Unlabelled: Many animals contain a species-rich and diverse gut microbiota that likely contributes to several host-supportive services that include diet processing and nutrient provisioning. Loss of microbiome taxa and their associated metabolic functions as result of perturbations may result in loss of microbiome-level services and reduction of metabolic capacity. If metabolic functions are shared by multiple taxa (i.e., functional redundancy), including deeply divergent lineages, then the impact of taxon/function losses may be dampened. We examined to what degree alterations in phylotype diversity impact microbiome-level metabolic capacity. Feeding two nutritionally imbalanced diets to omnivorous over 8 weeks reduced the diversity of their phylotype-rich gut microbiomes by ~25% based on 16S rRNA gene amplicon sequencing, yet PICRUSt2-inferred metabolic pathway richness was largely unaffected due to their being polyphyletic. We concluded that the nonlinearity between taxon and metabolic functional losses is due to microbiome members sharing many well-characterized metabolic functions, with lineages remaining after perturbation potentially being capable of preventing microbiome "service outages" due to functional redundancy.
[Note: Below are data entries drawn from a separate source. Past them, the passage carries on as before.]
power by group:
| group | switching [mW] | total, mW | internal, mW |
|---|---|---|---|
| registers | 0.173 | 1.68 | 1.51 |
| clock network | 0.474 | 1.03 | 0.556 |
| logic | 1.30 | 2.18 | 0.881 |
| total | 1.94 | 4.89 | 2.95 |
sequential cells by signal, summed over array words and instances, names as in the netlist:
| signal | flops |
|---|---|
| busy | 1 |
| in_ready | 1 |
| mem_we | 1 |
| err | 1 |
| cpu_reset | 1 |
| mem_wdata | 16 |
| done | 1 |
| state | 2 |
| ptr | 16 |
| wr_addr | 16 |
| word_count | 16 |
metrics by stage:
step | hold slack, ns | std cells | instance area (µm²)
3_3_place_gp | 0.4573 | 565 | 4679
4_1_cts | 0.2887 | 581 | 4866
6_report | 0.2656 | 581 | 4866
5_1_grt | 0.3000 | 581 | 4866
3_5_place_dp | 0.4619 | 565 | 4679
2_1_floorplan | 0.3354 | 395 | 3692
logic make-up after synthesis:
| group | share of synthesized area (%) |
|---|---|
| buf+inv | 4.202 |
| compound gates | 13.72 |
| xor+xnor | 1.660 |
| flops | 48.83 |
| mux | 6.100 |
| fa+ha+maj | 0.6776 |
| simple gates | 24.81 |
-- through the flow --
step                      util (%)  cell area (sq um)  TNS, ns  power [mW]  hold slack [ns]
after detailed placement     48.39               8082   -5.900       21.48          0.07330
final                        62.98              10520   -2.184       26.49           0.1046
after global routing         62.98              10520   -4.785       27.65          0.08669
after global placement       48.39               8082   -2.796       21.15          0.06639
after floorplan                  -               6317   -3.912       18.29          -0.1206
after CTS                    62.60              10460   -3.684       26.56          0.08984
===== src/flat_wrapper.sv =====
// flat-port wrapper written by rule: the top's interface ports become plain ports
module converter_8_16_arbiter_flat 
#(
  parameter int N_REQ = 4,
  parameter int ID_W  = 2
)
  (clk, reset, bus_req, bus_mag_in, bus_sign_in, bus_out_ready, bus_gnt, bus_busy, bus_out_valid, bus_out_data, bus_out_id, bus_conv_cnt);
  converter_8_16_arbiter_if #(.N_REQ(N_REQ), .ID_W(ID_W)) bus_i ();
  input logic clk;
  input logic reset;
  input wire logic [$bits(bus_i.req)-1:0] bus_req;
  input wire logic [$bits(bus_i.mag_in)-1:0] bus_mag_in;
  input wire logic [$bits(bus_i.sign_in)-1:0] bus_sign_in;
  input wire logic [$bits(bus_i.out_ready)-1:0] bus_out_ready;
  output wire logic [$bits(bus_i.gnt)-1:0] bus_gnt;
  output wire logic [$bits(bus_i.busy)-1:0] bus_busy;
  output wire logic [$bits(bus_i.out_valid)-1:0] bus_out_valid;
  output wire logic [$bits(bus_i.out_data)-1:0] bus_out_data;
  output wire logic [$bits(bus_i.out_id)-1:0] bus_out_id;
  output wire logic [$bits(bus_i.conv_cnt)-1:0] bus_conv_cnt;
  assign bus_i.req = bus_req;
  assign bus_i.mag_in = bus_mag_in;
  assign bus_i.sign_in = bus_sign_in;
  assign bus_i.out_ready = bus_out_ready;
  assign bus_gnt = bus_i.gnt;
  assign bus_busy = bus_i.busy;
  assign bus_out_valid = bus_i.out_valid;
  assign bus_out_data = bus_i.out_data;
  assign bus_out_id = bus_i.out_id;
  assign bus_conv_cnt = bus_i.conv_cnt;
  converter_8_16_arbiter #(.N_REQ(N_REQ), .ID_W(ID_W)) u_core (.clk(clk), .reset(reset), .bus(bus_i));
endmodule

===== config.mk =====
export PLATFORM = sky130hd
export DESIGN_NAME = converter_8_16_arbiter_flat
export DESIGN_NICKNAME = d
export VERILOG_FILES = /design/src/rtl/converter_8_16_arbiter_if.sv /design/src/rtl/converter_8_16_arbiter.sv /design/src/flat_wrapper.sv
export SDC_FILE = /design/constraint.sdc
export NUM_CORES = 1
export LEC_CHECK = 0
export ABC_CLOCK_PERIOD_IN_PS = 2530
export CAP_MARGIN = 20
export CORE_MARGIN = 2
export CORE_UTILIZATION = 46
export CTS_CLUSTER_DIAMETER = 40
export CTS_CLUSTER_SIZE = 40
export DETAILED_ROUTE_END_ITERATION = 10
export PLACE_DENSITY = 0.83
export RECOVER_POWER = 50
export SYNTH_ARGS = -nofsm -noshare
export SYNTH_HDL_FRONTEND = slang
export SYNTH_SLANG_ARGS = --single-unit

===== constraint.sdc =====
create_clock -name clk -period 2.53 [get_ports clk]
set_clock_uncertainty 0.05 [all_clocks]
set_input_delay 0.3795 -clock clk [delete_from_list [all_inputs] [get_ports clk]]
set_output_delay 0.3795 -clock clk [all_outputs]
set_load 0.005 [all_outputs]
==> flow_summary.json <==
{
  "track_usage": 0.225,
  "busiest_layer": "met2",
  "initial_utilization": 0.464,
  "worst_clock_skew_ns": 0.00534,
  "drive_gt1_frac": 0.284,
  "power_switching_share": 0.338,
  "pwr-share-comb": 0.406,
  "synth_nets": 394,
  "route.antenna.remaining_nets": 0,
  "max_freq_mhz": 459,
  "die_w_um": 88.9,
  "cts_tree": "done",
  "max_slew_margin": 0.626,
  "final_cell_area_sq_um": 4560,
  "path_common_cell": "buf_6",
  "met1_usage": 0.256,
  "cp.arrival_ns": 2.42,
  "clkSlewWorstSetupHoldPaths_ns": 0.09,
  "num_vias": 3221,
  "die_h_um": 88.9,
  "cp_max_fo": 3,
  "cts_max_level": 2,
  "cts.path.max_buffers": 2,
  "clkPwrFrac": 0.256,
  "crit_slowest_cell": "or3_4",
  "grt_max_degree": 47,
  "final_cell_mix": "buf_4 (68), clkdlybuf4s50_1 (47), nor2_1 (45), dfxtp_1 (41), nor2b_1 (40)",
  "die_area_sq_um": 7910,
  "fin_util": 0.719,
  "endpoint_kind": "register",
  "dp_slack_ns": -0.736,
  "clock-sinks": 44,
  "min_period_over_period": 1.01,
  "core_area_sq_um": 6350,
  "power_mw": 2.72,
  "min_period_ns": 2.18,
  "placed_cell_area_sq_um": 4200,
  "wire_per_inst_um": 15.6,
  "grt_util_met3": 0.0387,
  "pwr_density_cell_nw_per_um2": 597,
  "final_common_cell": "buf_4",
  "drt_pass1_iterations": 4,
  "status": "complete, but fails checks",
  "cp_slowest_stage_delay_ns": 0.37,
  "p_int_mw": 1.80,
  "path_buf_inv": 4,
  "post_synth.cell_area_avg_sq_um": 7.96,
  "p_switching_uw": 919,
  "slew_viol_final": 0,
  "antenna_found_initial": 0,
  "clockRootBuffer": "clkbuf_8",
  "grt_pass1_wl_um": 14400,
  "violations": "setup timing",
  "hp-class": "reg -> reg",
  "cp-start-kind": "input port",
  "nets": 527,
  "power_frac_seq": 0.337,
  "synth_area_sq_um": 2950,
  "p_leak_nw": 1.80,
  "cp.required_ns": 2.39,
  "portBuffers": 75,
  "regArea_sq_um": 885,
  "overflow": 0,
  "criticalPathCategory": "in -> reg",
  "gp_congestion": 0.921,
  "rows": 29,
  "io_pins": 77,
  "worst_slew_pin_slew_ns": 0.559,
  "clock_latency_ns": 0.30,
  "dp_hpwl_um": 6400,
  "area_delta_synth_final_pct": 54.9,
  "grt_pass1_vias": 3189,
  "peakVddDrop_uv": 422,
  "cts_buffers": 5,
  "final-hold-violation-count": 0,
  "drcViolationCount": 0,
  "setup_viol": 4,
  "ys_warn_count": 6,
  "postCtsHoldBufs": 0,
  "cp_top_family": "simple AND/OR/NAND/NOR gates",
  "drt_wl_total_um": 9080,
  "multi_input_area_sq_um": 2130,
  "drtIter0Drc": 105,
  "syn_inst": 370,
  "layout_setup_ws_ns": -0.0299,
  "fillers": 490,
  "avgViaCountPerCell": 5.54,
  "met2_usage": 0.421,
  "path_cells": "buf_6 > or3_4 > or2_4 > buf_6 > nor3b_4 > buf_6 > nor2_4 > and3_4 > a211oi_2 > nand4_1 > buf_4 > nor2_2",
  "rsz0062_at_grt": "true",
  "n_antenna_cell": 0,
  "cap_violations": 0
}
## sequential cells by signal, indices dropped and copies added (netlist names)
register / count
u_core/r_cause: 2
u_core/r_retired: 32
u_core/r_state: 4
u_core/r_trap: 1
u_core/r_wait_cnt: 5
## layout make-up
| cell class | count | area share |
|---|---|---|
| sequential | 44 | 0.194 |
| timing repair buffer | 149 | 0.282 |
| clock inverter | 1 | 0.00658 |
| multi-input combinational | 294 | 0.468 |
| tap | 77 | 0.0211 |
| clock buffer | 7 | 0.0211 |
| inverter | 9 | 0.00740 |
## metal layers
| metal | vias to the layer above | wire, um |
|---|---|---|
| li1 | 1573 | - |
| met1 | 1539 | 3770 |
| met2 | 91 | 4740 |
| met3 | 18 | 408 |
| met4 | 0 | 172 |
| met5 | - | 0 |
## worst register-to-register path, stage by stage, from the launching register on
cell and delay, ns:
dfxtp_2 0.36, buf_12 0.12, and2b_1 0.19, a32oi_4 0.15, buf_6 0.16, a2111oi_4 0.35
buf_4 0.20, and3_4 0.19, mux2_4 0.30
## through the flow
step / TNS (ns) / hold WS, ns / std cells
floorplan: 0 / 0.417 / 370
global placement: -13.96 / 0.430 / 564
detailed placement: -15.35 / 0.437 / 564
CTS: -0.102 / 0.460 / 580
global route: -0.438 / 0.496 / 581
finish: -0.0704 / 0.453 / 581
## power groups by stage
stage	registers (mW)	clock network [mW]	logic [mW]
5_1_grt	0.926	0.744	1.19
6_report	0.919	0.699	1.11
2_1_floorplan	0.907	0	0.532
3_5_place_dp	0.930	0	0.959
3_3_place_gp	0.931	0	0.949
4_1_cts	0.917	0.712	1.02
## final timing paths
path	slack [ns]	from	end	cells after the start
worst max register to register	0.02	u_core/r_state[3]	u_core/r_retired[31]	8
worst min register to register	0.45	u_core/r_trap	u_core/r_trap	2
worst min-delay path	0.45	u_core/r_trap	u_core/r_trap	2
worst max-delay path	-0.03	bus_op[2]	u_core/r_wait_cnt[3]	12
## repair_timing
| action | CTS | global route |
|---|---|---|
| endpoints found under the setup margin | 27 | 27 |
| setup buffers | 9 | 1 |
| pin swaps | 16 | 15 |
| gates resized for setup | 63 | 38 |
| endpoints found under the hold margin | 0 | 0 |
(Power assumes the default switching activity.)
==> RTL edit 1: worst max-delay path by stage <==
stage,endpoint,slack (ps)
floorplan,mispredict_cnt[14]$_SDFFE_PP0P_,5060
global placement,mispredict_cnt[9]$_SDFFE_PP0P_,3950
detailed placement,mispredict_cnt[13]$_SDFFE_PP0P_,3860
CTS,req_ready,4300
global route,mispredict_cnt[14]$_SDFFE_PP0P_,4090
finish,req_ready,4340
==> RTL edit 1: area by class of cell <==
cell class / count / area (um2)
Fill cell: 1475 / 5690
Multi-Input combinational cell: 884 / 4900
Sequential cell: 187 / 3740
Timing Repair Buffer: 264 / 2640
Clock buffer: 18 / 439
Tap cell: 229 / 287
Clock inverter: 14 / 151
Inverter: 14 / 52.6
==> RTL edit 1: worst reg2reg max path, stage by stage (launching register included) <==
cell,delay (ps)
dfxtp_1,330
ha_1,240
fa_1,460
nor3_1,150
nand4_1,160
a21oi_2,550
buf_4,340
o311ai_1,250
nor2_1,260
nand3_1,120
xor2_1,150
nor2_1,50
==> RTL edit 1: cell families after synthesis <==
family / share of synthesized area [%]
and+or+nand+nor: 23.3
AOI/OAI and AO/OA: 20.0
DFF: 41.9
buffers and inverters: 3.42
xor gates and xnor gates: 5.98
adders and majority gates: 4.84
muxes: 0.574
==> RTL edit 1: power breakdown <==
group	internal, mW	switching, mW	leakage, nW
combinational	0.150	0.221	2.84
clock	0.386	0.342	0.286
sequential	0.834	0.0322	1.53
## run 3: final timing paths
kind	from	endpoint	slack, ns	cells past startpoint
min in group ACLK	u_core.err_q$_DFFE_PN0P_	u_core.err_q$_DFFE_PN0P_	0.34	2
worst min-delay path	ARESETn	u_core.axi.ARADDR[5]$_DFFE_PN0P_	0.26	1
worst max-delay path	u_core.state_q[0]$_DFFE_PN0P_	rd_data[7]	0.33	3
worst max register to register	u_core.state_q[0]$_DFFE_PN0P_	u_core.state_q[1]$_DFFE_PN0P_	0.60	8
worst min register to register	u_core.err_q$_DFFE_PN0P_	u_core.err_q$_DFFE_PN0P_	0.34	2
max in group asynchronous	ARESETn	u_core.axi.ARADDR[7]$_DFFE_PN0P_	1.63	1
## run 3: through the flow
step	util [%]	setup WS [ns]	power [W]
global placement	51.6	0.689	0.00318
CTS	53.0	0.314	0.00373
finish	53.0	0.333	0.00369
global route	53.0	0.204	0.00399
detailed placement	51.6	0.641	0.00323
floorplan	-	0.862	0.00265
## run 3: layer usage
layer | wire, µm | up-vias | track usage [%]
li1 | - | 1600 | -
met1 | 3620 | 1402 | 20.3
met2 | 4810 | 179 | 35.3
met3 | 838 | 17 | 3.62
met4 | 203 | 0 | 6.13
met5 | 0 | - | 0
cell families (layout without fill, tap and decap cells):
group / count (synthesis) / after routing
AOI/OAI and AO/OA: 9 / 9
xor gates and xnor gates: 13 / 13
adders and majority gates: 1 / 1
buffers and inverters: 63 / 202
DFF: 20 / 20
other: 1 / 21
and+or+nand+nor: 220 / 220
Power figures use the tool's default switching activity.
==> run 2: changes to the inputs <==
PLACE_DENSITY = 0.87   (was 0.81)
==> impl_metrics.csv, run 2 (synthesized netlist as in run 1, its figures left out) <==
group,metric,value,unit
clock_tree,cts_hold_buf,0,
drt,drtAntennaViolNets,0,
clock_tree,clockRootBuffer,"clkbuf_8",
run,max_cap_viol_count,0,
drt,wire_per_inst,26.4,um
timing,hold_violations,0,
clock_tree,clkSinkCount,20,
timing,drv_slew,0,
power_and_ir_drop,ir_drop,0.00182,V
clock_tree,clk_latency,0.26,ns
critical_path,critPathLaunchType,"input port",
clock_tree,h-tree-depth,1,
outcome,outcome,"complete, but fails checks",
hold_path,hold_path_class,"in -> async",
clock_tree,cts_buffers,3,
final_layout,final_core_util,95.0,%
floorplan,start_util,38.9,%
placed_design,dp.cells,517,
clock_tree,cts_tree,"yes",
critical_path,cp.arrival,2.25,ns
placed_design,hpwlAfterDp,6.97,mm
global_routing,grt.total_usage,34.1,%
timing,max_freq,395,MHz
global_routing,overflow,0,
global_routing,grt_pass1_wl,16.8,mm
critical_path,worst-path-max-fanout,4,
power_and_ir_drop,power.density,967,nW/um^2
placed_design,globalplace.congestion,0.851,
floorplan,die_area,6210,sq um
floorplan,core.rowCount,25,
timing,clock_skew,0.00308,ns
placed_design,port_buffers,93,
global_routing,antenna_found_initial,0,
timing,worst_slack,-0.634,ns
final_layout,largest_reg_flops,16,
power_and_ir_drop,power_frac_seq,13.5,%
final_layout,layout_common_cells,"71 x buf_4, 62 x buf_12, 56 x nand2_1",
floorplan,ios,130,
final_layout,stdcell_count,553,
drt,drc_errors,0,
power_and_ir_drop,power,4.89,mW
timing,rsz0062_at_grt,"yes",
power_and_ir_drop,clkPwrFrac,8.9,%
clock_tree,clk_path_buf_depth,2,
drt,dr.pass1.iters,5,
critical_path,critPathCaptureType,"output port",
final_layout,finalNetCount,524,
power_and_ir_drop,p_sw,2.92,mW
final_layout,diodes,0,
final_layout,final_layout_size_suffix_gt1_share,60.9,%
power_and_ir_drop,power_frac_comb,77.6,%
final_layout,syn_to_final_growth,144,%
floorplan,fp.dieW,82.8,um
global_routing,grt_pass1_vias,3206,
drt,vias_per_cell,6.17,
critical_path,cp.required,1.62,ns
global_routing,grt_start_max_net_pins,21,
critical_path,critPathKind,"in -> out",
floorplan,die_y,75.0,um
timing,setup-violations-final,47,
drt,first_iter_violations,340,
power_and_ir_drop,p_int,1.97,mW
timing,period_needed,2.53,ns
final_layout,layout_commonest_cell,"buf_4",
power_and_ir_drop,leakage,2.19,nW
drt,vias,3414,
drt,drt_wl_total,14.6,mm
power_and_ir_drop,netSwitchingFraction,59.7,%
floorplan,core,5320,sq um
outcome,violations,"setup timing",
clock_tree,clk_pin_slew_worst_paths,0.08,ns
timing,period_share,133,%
## src/rtl/seat_pkg.sv

```systemverilog
// -----------------------------------------------------------------------------
// seat_pkg
//   Shared types and constants for the seat request controller.
//   - seat_state_t : 2-bit seat state as stored in the seat-state memory
//   - seat_no_t    : 8-bit seat number as presented by the front end
//   - time_min_t   : 11-bit minute-of-day
//   - ctrl_state_t : request controller FSM states
//   - seat_req_t   : one request FIFO entry {seat, state}
// -----------------------------------------------------------------------------
package seat_pkg;

  typedef enum logic [1:0] {
    ST_EMPTY    = 2'd0,
    ST_RESERVED = 2'd1,
    ST_AWAY     = 2'd2,
    ST_OCCUPIED = 2'd3
  } seat_state_t;

  typedef logic [7:0]  seat_no_t;
  typedef logic [10:0] time_min_t;

  localparam int NUM_SEATS = 32;

  typedef enum logic [2:0] {
    S_IDLE    = 3'd0,
    S_PRESENT = 3'd1,
    S_CHECK   = 3'd2,
    S_WRITE   = 3'd3,
    S_REJECT  = 3'd4,
    S_RESPOND = 3'd5
  } ctrl_state_t;

  typedef struct packed {
    seat_no_t    seat;
    seat_state_t state;
  } seat_req_t;

  // Seats outside 0..NUM_SEATS-1 do not exist in the memory.
  function automatic logic seat_in_range(input seat_no_t seat);
    return seat < seat_no_t'(NUM_SEATS);
  endfunction

endpackage

```

## src/rtl/seat_req_fifo.sv

```systemverilog
// -----------------------------------------------------------------------------
// seat_req_fifo
//   Small synchronous FIFO holding pending seat requests.
//   Ports:
//     clk, rst_n       clock, asynchronous active-low reset (empties the FIFO)
//     push, push_data  write one entry (accepted when not full, or when a pop
//                      happens in the same cycle)
//     pop              remove the head entry (ignored when empty)
//     head             current head entry (valid when !empty)
//     full, empty      occupancy flags, derived from pointer registers only
// -----------------------------------------------------------------------------
module seat_req_fifo #(
  parameter int DEPTH = 4,
  parameter int WIDTH = 10
) (
  input  logic             clk,
  input  logic             rst_n,
  input  logic             push,
  input  logic [WIDTH-1:0] push_data,
  input  logic             pop,
  output logic [WIDTH-1:0] head,
  output logic             full,
  output logic             empty
);

  localparam int AW = $clog2(DEPTH);

  logic [WIDTH-1:0] mem [DEPTH];
  // One extra pointer bit distinguishes full from empty.
  logic [AW:0]      wr_ptr;
  logic [AW:0]      rd_ptr;
  logic             do_push;
  logic             do_pop;

  assign empty = (wr_ptr == rd_ptr);
  assign full  = (wr_ptr[AW] != rd_ptr[AW]) && (wr_ptr[AW-1:0] == rd_ptr[AW-1:0]);

  assign do_pop  = pop && !empty;
  // A pop in the same cycle frees the slot, so a full FIFO can still accept.
  assign do_push = push && (!full || do_pop);

  always_ff @(posedge clk or negedge rst_n) begin
    if (!rst_n) begin
      wr_ptr <= '0;
      rd_ptr <= '0;
    end else begin
      if (do_push) wr_ptr <= wr_ptr + 1'b1;
      if (do_pop)  rd_ptr <= rd_ptr + 1'b1;
    end
  end

  // Storage carries no reset; the pointers alone define validity.
  always_ff @(posedge clk) begin
    if (do_push) mem[wr_ptr[AW-1:0]] <= push_data;
  end

  assign head = mem[rd_ptr[AW-1:0]];

endmodule

```

## src/rtl/seat_req_ctrl.sv

```systemverilog
// -----------------------------------------------------------------------------
// seat_req_ctrl
//   Upstream stage of the seat-state memory. Buffers kiosk/card seat requests,
//   pre-checks each one against the memory's Do_Not_Seat flag and the seat
//   range, commits accepted requests as a one-cycle memory write and returns an
//   accept/reject response. Also keeps the minute-of-day clock.
//
//   Optional build macro SEAT_TIME_SET_EN adds time_set / time_set_val for
//   loading the minute counter (clamped to DAY_MINUTES-1).
//
//   Ports:
//     clk_ctrl, rst_ctrl        clock, asynchronous active-low reset
//     req_valid/req_ready       request handshake, req_seat/req_state payload
//     rsp_valid/rsp_ok/rsp_seat one-cycle response pulse
//     Do_Not_Seat               conflict flag from the memory stage
//     write_mem2, Seat_No_mem2, Seat_State_mem2, Time_mem2  memory write side
//     time_set, time_set_val    (SEAT_TIME_SET_EN only) minute counter load
// -----------------------------------------------------------------------------
module seat_req_ctrl
  import seat_pkg::*;
#(
  parameter int TICKS_PER_MIN = 60,
  parameter int DAY_MINUTES   = 1440,
  parameter int FIFO_DEPTH    = 4
) (
  input  logic        clk_ctrl,
  input  logic        rst_ctrl,
`ifdef SEAT_TIME_SET_EN
  input  logic        time_set,
  input  logic [10:0] time_set_val,
`endif
  input  logic        req_valid,
  output logic        req_ready,
  input  logic [7:0]  req_seat,
  input  logic [1:0]  req_state,
  output logic        rsp_valid,
  output logic        rsp_ok,
  output logic [7:0]  rsp_seat,
  input  logic        Do_Not_Seat,
  output logic        write_mem2,
  output logic [7:0]  Seat_No_mem2,
  output logic [1:0]  Seat_State_mem2,
  output logic [10:0] Time_mem2
);

  // ---------------------------------------------------------------------------
  // Minute-of-day clock
  // ---------------------------------------------------------------------------
  localparam int TW = (TICKS_PER_MIN > 1) ? $clog2(TICKS_PER_MIN) : 1;
  localparam logic [TW-1:0] TICK_LAST = TW'(TICKS_PER_MIN - 1);
  localparam time_min_t     MIN_LAST  = time_min_t'(DAY_MINUTES - 1);

  logic [TW-1:0] tick_cnt;
  time_min_t     time_min;

  always_ff @(posedge clk_ctrl or negedge rst_ctrl) begin
    if (!rst_ctrl) begin
      tick_cnt <= '0;
      time_min <= '0;
    end else begin
`ifdef SEAT_TIME_SET_EN
      // A load wins over an increment falling in the same cycle.
      if (time_set) begin
        tick_cnt <= '0;
        time_min <= (time_set_val > MIN_LAST) ? MIN_LAST : time_set_val;
      end else
`endif
      if (tick_cnt == TICK_LAST) begin
        tick_cnt <= '0;
        time_min <= (time_min == MIN_LAST) ? time_min_t'(0) : time_min + 1'b1;
      end else begin
        tick_cnt <= tick_cnt + 1'b1;
      end
    end
  end

  assign Time_mem2 = time_min;

  // ---------------------------------------------------------------------------
  // Request FIFO
  // ---------------------------------------------------------------------------
  seat_req_t fifo_in;
  seat_req_t fifo_head;
  logic      fifo_push;
  logic      fifo_pop;
  logic      fifo_full;
  logic      fifo_empty;

  assign fifo_in.seat  = req_seat;
  assign fifo_in.state = seat_state_t'(req_state);

  // Held low during reset; otherwise depends only on FIFO pointer state, so
  // there is no path from req_valid.
  assign req_ready = rst_ctrl && !fifo_full;
  assign fifo_push = req_valid && req_ready;

  seat_req_fifo #(
    .DEPTH (FIFO_DEPTH),
    .WIDTH ($bits(seat_req_t))
  ) u_fifo (
    .clk       (clk_ctrl),
    .rst_n     (rst_ctrl),
    .push      (fifo_push),
    .push_data (fifo_in),
    .pop       (fifo_pop),
    .head      (fifo_head),
    .full      (fifo_full),
    .empty     (fifo_empty)
  );

  // ---------------------------------------------------------------------------
  // Request FSM: one request in flight at a time
  // ---------------------------------------------------------------------------
  ctrl_state_t state;
  ctrl_state_t state_next;
  seat_no_t    hold_seat;
  seat_state_t hold_state;
  logic        ok_reg;
  logic        reject;

  // Occupying a flagged seat is refused; other states may overwrite it.
  assign reject = (Do_Not_Seat && (hold_state == ST_OCCUPIED)) ||
                  !seat_in_range(hold_seat);

  always_ff @(posedge clk_ctrl or negedge rst_ctrl) begin
    if (!rst_ctrl) begin
      state <= S_IDLE;
    end else begin
      state <= state_next;
    end
  end

  // Hold register doubles as the memory address/state drivers, so those
  // outputs keep their last value between transactions.
  always_ff @(posedge clk_ctrl or negedge rst_ctrl) begin
    if (!rst_ctrl) begin
      hold_seat  <= '0;
      hold_state <= ST_EMPTY;
      ok_reg     <= 1'b0;
    end else begin
      if (fifo_pop) begin
        hold_seat  <= fifo_head.seat;
        hold_state <= fifo_head.state;
      end
      if (state == S_CHECK) begin
        ok_reg <= !reject;
      end
    end
  end

  always_comb begin
    state_next = state;
    fifo_pop   = 1'b0;
    write_mem2 = 1'b0;
    rsp_valid  = 1'b0;
    rsp_ok     = 1'b0;
    unique case (state)
      S_IDLE: begin
        if (!fifo_empty) begin
          fifo_pop   = 1'b1;
          state_next = S_PRESENT;
        end
      end
      S_PRESENT: begin
        state_next = S_CHECK;
      end
      S_CHECK: begin
        state_next = reject ? S_REJECT : S_WRITE;
      end
      S_WRITE: begin
        write_mem2 = 1'b1;
        state_next = S_RESPOND;
      end
      S_REJECT: begin
        state_next = S_RESPOND;
      end
      S_RESPOND: begin
        rsp_valid  = 1'b1;
        rsp_ok     = ok_reg;
        state_next = S_IDLE;
      end
      default: begin
        state_next = S_IDLE;
      end
    endcase
  end

  assign Seat_No_mem2    = hold_seat;
  assign Seat_State_mem2 = hold_state;
  assign rsp_seat        = hold_seat;

endmodule
```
Importance: Diet can affect gut microbiome taxonomic composition and diversity, but its impacts on community-level functional capabilities are less clear. Host health and fitness are increasingly being linked to microbiome composition and further modeling of the relationship between microbiome taxonomic and metabolic functional capability is needed to inform these linkages. Invertebrate animal models like the omnivorous American cockroach are ideal for this inquiry because they are amenable to various diets and provide high replicates per treatment at low costs and thus enabling rigorous statistical analyses and hypothesis testing. Microbiome taxonomic composition is diet-labile and diversity was reduced after feeding on unbalanced diets (i.e., post-treatment), but the predicted functional capacities of the post-treatment microbiomes were less affected likely due to the resilience of several abundant taxa surviving the perturbation as well as many metabolic functions being shared by several taxa. These results suggest that both taxonomic and functional profiles should be considered when attempting to infer how perturbations are altering gut microbiome services and possible host outcomes.